● Your objective
Identify each line in the records below that contains the word "inverters", and copy it.

● Data records
[src/rtl/agearb_pkg.sv]
package agearb_pkg;

  // Width of a per-row tally able to hold the values 0..n.
  function automatic int unsigned tally_width(input int unsigned n);
    return (n < 2) ? 1 : $clog2(n + 1);
  endfunction

endpackage

[src/rtl/age_bit_matrix.sv]
// Storage of relative age: bit [r][c] = 1 means r was served after c.
module age_bit_matrix #(
  parameter int unsigned N = 8
) (
  input  logic                  clk,
  input  logic                  rst_n,
  input  logic                  upd_en,
  input  logic [N-1:0]          win_oh,
  output logic [N-1:0][N-1:0]   rows
);

  logic [N-1:0][N-1:0] rows_q;
  logic [N-1:0][N-1:0] rows_d;

  // Next state: winner row filled with ones, then winner column cleared.
  always_comb begin
    for (int r = 0; r < N; r++) begin
      for (int c = 0; c < N; c++) begin
        if (win_oh[c]) begin
          rows_d[r][c] = 1'b0;
        end else if (win_oh[r]) begin
          rows_d[r][c] = 1'b1;
        end else begin
          rows_d[r][c] = rows_q[r][c];
        end
      end
    end
  end

  always_ff @(posedge clk or negedge rst_n) begin
    if (!rst_n) begin
      rows_q <= '0;
    end else if (upd_en) begin
      rows_q <= rows_d;
    end
  end

  assign rows = rows_q;

endmodule

[src/rtl/age_row_tally.sv]
// Counts, for every row, the set bits that fall in eligible columns.
module age_row_tally
  import agearb_pkg::*;
#(
  parameter int unsigned N  = 8,
  parameter int unsigned CW = tally_width(N)
) (
  input  logic [N-1:0][N-1:0]  rows,
  input  logic [N-1:0]         elig,
  output logic [N-1:0][CW-1:0] tally
);

  for (genvar r = 0; r < N; r++) begin : g_row
    logic [N-1:0]  masked;
    logic [CW-1:0] acc;

    assign masked = rows[r] & elig;

    always_comb begin
      acc = '0;
      for (int c = 0; c < N; c++) begin
        acc = acc + CW'(masked[c]);
      end
    end

    assign tally[r] = acc;
  end

endmodule

[src/rtl/age_pick_oldest.sv]
// Selects the eligible row with the smallest tally; lowest index on ties.
module age_pick_oldest #(
  parameter int unsigned N  = 8,
  parameter int unsigned CW = 4
) (
  input  logic [N-1:0]         elig,
  input  logic [N-1:0][CW-1:0] tally,
  output logic [N-1:0]         win_oh,
  output logic                 any
);

  logic [CW-1:0] best;
  logic          found;

  always_comb begin
    win_oh = '0;
    best   = '0;
    found  = 1'b0;
    for (int i = 0; i < N; i++) begin
      if (elig[i] && (!found || (tally[i] < best))) begin
        win_oh    = '0;
        win_oh[i] = 1'b1;
        best      = tally[i];
        found     = 1'b1;
      end
    end
  end

  assign any = found;

endmodule

[src/rtl/age_matrix_arbiter.sv]
module age_matrix_arbiter
  import agearb_pkg::*;
#(
  parameter int unsigned N = 8
) (
  input  logic         clk,
  input  logic         rst_n,
  input  logic [N-1:0] req,
  output logic [N-1:0] gnt,
  output logic         gnt_valid
);

  localparam int unsigned CW = tally_width(N);

  if (N == 2) begin : g_pair
    // Single bit naming the older side: 0 -> requester 0 is older.
    logic older_q;
    logic older_d;
    logic upd_en;
    logic [1:0] win;

    always_comb begin
      win[0] = req[0] & (~req[1] | ~older_q);
      win[1] = req[1] & (~req[0] |  older_q);
    end

    assign upd_en  = |req;
    assign older_d = win[0];

    always_ff @(posedge clk or negedge rst_n) begin
      if (!rst_n) begin
        older_q <= 1'b0;
      end else if (upd_en) begin
        older_q <= older_d;
      end
    end

    assign gnt       = win;
    assign gnt_valid = upd_en;

  end else begin : g_matrix
    logic [N-1:0][N-1:0]  rows;
    logic [N-1:0][CW-1:0] tally;
    logic [N-1:0]         win_oh;
    logic                 any;

    age_bit_matrix #(.N(N)) u_store (
      .clk    (clk),
      .rst_n  (rst_n),
      .upd_en (any),
      .win_oh (win_oh),
      .rows   (rows)
    );

    age_row_tally #(.N(N), .CW(CW)) u_tally (
      .rows  (rows),
      .elig  (req),
      .tally (tally)
    );

    age_pick_oldest #(.N(N), .CW(CW)) u_pick (
      .elig   (req),
      .tally  (tally),
      .win_oh (win_oh),
      .any    (any)
    );

    assign gnt       = win_oh;
    assign gnt_valid = any;
  end

endmodule

[config.mk]
export PLATFORM = sky130hd
export DESIGN_NAME = age_matrix_arbiter
export DESIGN_NICKNAME = d
export VERILOG_FILES = /design/src/rtl/agearb_pkg.sv /design/src/rtl/age_bit_matrix.sv /design/src/rtl/age_row_tally.sv /design/src/rtl/age_pick_oldest.sv /design/src/rtl/age_matrix_arbiter.sv
export SDC_FILE = /design/constraint.sdc
export NUM_CORES = 1
export LEC_CHECK = 0
export BUFFER_PORTS_ARGS = -buffer_cell sky130_fd_sc_hd__buf_2
export CELL_PAD_IN_SITES_DETAIL_PLACEMENT = 1
export CELL_PAD_IN_SITES_GLOBAL_PLACEMENT = 1
export CORE_MARGIN = 4
export CORE_UTILIZATION = 50
export DETAILED_ROUTE_END_ITERATION = 12
export PLACE_DENSITY = 0.79
export SLEW_MARGIN = 20
export SYNTH_ARGS = -nofsm -noshare
export SYNTH_HDL_FRONTEND = slang
export SYNTH_HIERARCHICAL = 1
export SYNTH_SLANG_ARGS = --single-unit
[constraint.sdc]
create_clock -name clk -period 41.8 [get_ports clk]
set_clock_uncertainty 0.15 [all_clocks]
set_input_delay 12.54 -clock clk [delete_from_list [all_inputs] [get_ports clk]]
set_output_delay 12.54 -clock clk [all_outputs]
set_load 0.05 [all_outputs]
## Word-level counts from Yosys, hierarchy flattened

Cells that the tools add are included.

- Register bits: 56
- Input bits: 10
- Output and inout port bits: 9
- Word-level logic and storage cells: 291

- $add $sub $neg: 56
- $lt $le $gt $ge: 7
- Multiplexer cells: 87
- Bitwise gates (word level): 8
- Reduce and logical (&&, ||, !) cells: 77

Operators with widths:

| cell | number |
|---|---|
| $add 4x1->4 | 48 |
| $mux 1 | 73 |
| $and 8x8->8 | 7 |
| $mux 8 | 7 |
| $reduce_and 2->1 | 28 |
| $reduce_bool 2->1 | 28 |
| $lt 4x4->1 | 7 |
| $mux 4 | 7 |
| $add 1x1->2 | 8 |
| $and 7x8->8 | 1 |
| $logic_and 1x1->1 | 7 |
| $logic_not 1->1 | 7 |
| $logic_or 1x1->1 | 7 |

## Logic depth before layout (Yosys ltp)

- Word-level depth: 39
- Depth in mapped cells: 67
- Depth with buffers taken out: 63

## Cells and area by module

Netlist, hierarchy kept.

Modules (own cells, without submodules):

| module | instances | cells an instance | area each (um^2) | sequential area each (um^2) |
|---|---|---|---|---|
| age_bit_matrix | 1 | 146 | 2,042.0 | 1,401.3 |
| age_row_tally | 1 | 202 | 1,629.1 | 0.0 |
| age_pick_oldest | 1 | 191 | 1,451.4 | 0.0 |

## Least setup slack after synthesis

No wires, ideal clock.

- Path type: in2out
- Start: input port req[1]
- End: output port gnt[3]
- Arrival: 25.818 ns
- Data required time: 29.110 ns
- Slack: 3.292 ns
- Stages on the path: 60
- Buffers on the path: 2
- Path through: nand2_1 > fa_1 > fa_1 > inv_1 > fa_1 > ha_1 > inv_1 > fa_1 > xnor2_1 > nand2_1 > ha_1 > nand3_1 > o211ai_1 > mux2i_1 > inv_1 > ha_1 > a211oi_1 > nand2_1 > [24 not listed] > mux2i_1 > ha_1 > o21a_1 > o32ai_2 > o21ai_2 > nor3_1 > a21oi_2 > o31ai_4 > mux2_1 > ha_1 > a21o_1 > nand2_1 > nand3b_1 > o21bai_1 > o311ai_1 > a31oi_2 > o311ai_4 > nor4_1

RTL lines:

| element | RTL line | RTL |
|---|---|---|
| start: declaration | age_matrix_arbiter.sv:8 | `input logic [N-1:0] req,` |
| end: declaration | age_matrix_arbiter.sv:9 | `output logic [N-1:0] gnt,` |

==> summary.txt <==
GRT
  – Vias in the first global route: 4268
  – Initial antenna violation count: 0
  – Total gr overflow: 0
  – Tot GR Track Use: 23.97%
  – First-pass GRT wire length: 21940 um
  – Largest net degree at the start of global routing: 57

Critical path
  – CP max stage delay: 0.66 ns
  – End of the worst register-to-register path: g_matrix.u_store/rows[3]
  – R2r setup slk: 26.20 ns
  – Critical-path top delay cell: nor4_1
  – Critical Path RT: 29.11 ns
  – Critical path type: in2out
  – Worst EP arrival: 27.74 ns
  – Most repeated library cell on the critical path: ha_1
  – Worst Setup End Kind: output port
  – R2R cell count: 61
  – Element type at the critical path start: primary input
  – Critical-path maximum fanout: 18
  – Worst r2r src: g_matrix.u_store/rows[1]

Cells and area
  – Area of the multi-input gates: 3272 um^2
  – Reg area: 1401 um^2
  – Fillers: 1143
  – Commonest non-fill, non-tap cell in the layout: inv_1
  – Util after Layout: 54.16%
  – Largest register FFs: 56
  – Final nets: 636
  – Synthesis-to-finish area growth: 4.299%
  – Share of cells above drive strength 1: 10.18%
  – Most frequent cells in the layout: inv_1 (83), o21a_1 (60), nand2_1 (58)
  – Diodes inserted: 0

STA
  – Final Max Tran Viols: 0
  – Fmax: 0.02474 GHz
  – Setup-failing EPs final: 0
  – Period utilization: 96.72%
  – Final hold vios: 0
  – Slew margin rel.: 45.58%
  – Final hold slack: 0.3427 ns
  – Setup TNS Final: 0 ns
  – Worst-Margin Slew: 0.8088 ns
  – RSZ-0062 raised after global routing: false
  – Post-layout min period: 40.43 ns

Floorplanning
  – Initial core utilization: 51.93%
  – Die X: 109.2 um
  – Die area: 11930 um^2
  – Core area: 9864 um^2
  – Rows: 36
  – Io pins: 19
  – Die Y: 109.2 um

Status
  – Outcome: finished, final reports clean

Yosys
  – Syn Std Cell Area: 5122 um^2
  – Yosys cell types: 62
  – Post-synthesis async set-or-reset flop share: 100.0%
  – Yosys top cell by area: dfrtp_1
  – Synth Register Bits: 56
  – Synth warn: 6
  – Area contributors post-synth: dfrtp_1 (27%), fa_1 (13%), ha_1 (11%), o21a_1 (8.8%), inv_1 (6.1%)
  – Share of the synthesized area in the top cell type: 27.36%
  – Cells after synthesis: 539
  – Synthesized area per cell: 9.504 um^2
  – Most used DFF post-synth: dfrtp_1
  – Seq/Total Area, Yosys: 27.36%
  – Post-synth EDFFs: 0

Hold path
  – Worst hold stages: 1
  – Hold path endpoint: g_matrix.u_store/rows[31]
  – Hold_sp: g_matrix.u_store/rows[31]
  – Hold Crit Class: reg2reg

Drt
  – Vias per inst: 5.603
  – Final WL: 13190 um
  – ANT nets after route: 0
  – DR pass1 iterations: 4
  – Drt initial violations: 131
  – Drt wl/cell: 19.32 um
  – Routed via count: 3827
  – DRC Markers: 0

Clock tree
  – CTS root buf: clkbuf_8
  – Max Root-Sink Buffers: 2
  – CTS Hold Buffers Added: 0
  – Clock Pin Slew Worst Setup and Hold Paths: 0.09 ns
  – CTS tree: done
  – Clk_lat worst skew: 0.31 ns
  – Depth of the CTS H-tree: 2
  – CTS resizes: 0
  – Post-CTS setup buffers: 0
  – TritonCTS buffer count: 5
  – # clock sinks: 56

Place
  – Port bufs: 18
  – HPWL after DPL: 10620 um
  – GPL Wtd Cong: 0.8170

Run
  – Max Cap Violations: 0
layout make-up:
type	count	share of cell area, %
Clock buffer	8	1.686
Timing Repair Buffer	19	1.827
Sequential cell	56	26.23
Multi-Input combinational cell	383	61.24
Tap cell	133	3.115
Inverter	84	5.902
synth_stat cells, drive strengths merged, types with 4 or more instances:
| master | n |
|---|---|
| a211oi | 8 |
| a21o | 4 |
| a21oi | 19 |
| a31oi | 4 |
| and2 | 36 |
| buf | 23 |
| dfrtp | 56 |
| fa | 32 |
| ha | 45 |
| inv | 84 |
| mux2 | 6 |
| mux2i | 12 |
| nand2 | 59 |
| nand2b | 4 |
| nand3 | 7 |
| nor2 | 7 |
| nor2b | 9 |
| nor3 | 5 |
| nor4 | 5 |
| o211ai | 6 |
| o21a | 60 |
| o21ai | 10 |
| xnor2 | 8 |
kinds of logic (layout without fill, tap and decap cells):
kind of cell	count (synthesis)	count (layout)	synth area share [%]
AO/OA/AOI/OAI	130	130	19.93
buffers and inverters	107	111	9.282
AND/OR/NAND/NOR	142	142	14.83
adder cells (fa/ha/maj)	77	77	23.50
multiplexers	18	18	3.664
XOR/XNOR	8	8	1.368
flip-flops	56	56	27.36
other	1	8	0.07321
worst max-delay path by stage:
| stage | from | to | slack (ns) | cells after the start |
|---|---|---|---|---|
| 2_1_floorplan | req[1] | gnt[3] | 3.29 | 60 |
| 3_3_place_gp | req[1] | gnt[3] | 1.88 | 62 |
| 3_5_place_dp | req[1] | gnt[3] | 1.35 | 61 |
| 4_1_cts | req[1] | gnt[3] | 1.30 | 61 |
| 5_1_grt | req[0] | gnt[3] | 0.17 | 60 |
| 6_report | req[1] | gnt[3] | 1.37 | 61 |
per-layer routing:
layer | vias up | track usage, % | part of all wire [%]
met5 | - | 0 | 0
met4 | 0 | 5.254 | 1.0
met3 | 12 | 3.375 | 2.7
met2 | 50 | 41.14 | 50
met1 | 1953 | 32.31 | 46
li1 | 1812 | - | -
through the flow:
stage / cell area, um^2 / cells / worst slack (ns)
finish: 5343 / 683 / 1.372
global route: 5343 / 683 / 0.1738
CTS: 5343 / 683 / 1.304
detailed placement: 5253 / 675 / 1.348
global placement: 5253 / 675 / 1.883
floorplan: 5149 / 546 / 3.292
worst max-delay path: cells and delay by family:
family                     cells  cell delay, ns
AOI/OAI and AO/OA             25            5.76
xor gates and xnor gates       1            0.14
adders and majority gates     12            4.41
buffers and inverters          7            1.11
muxes                          6            1.84
and+or+nand+nor               10            1.91
Power is not shown: default switching activity piles up to over one toggle a cycle in this logic, so the estimate is an artifact.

● Exercise response
buffers and inverters	107	111	9.282
buffers and inverters          7            1.11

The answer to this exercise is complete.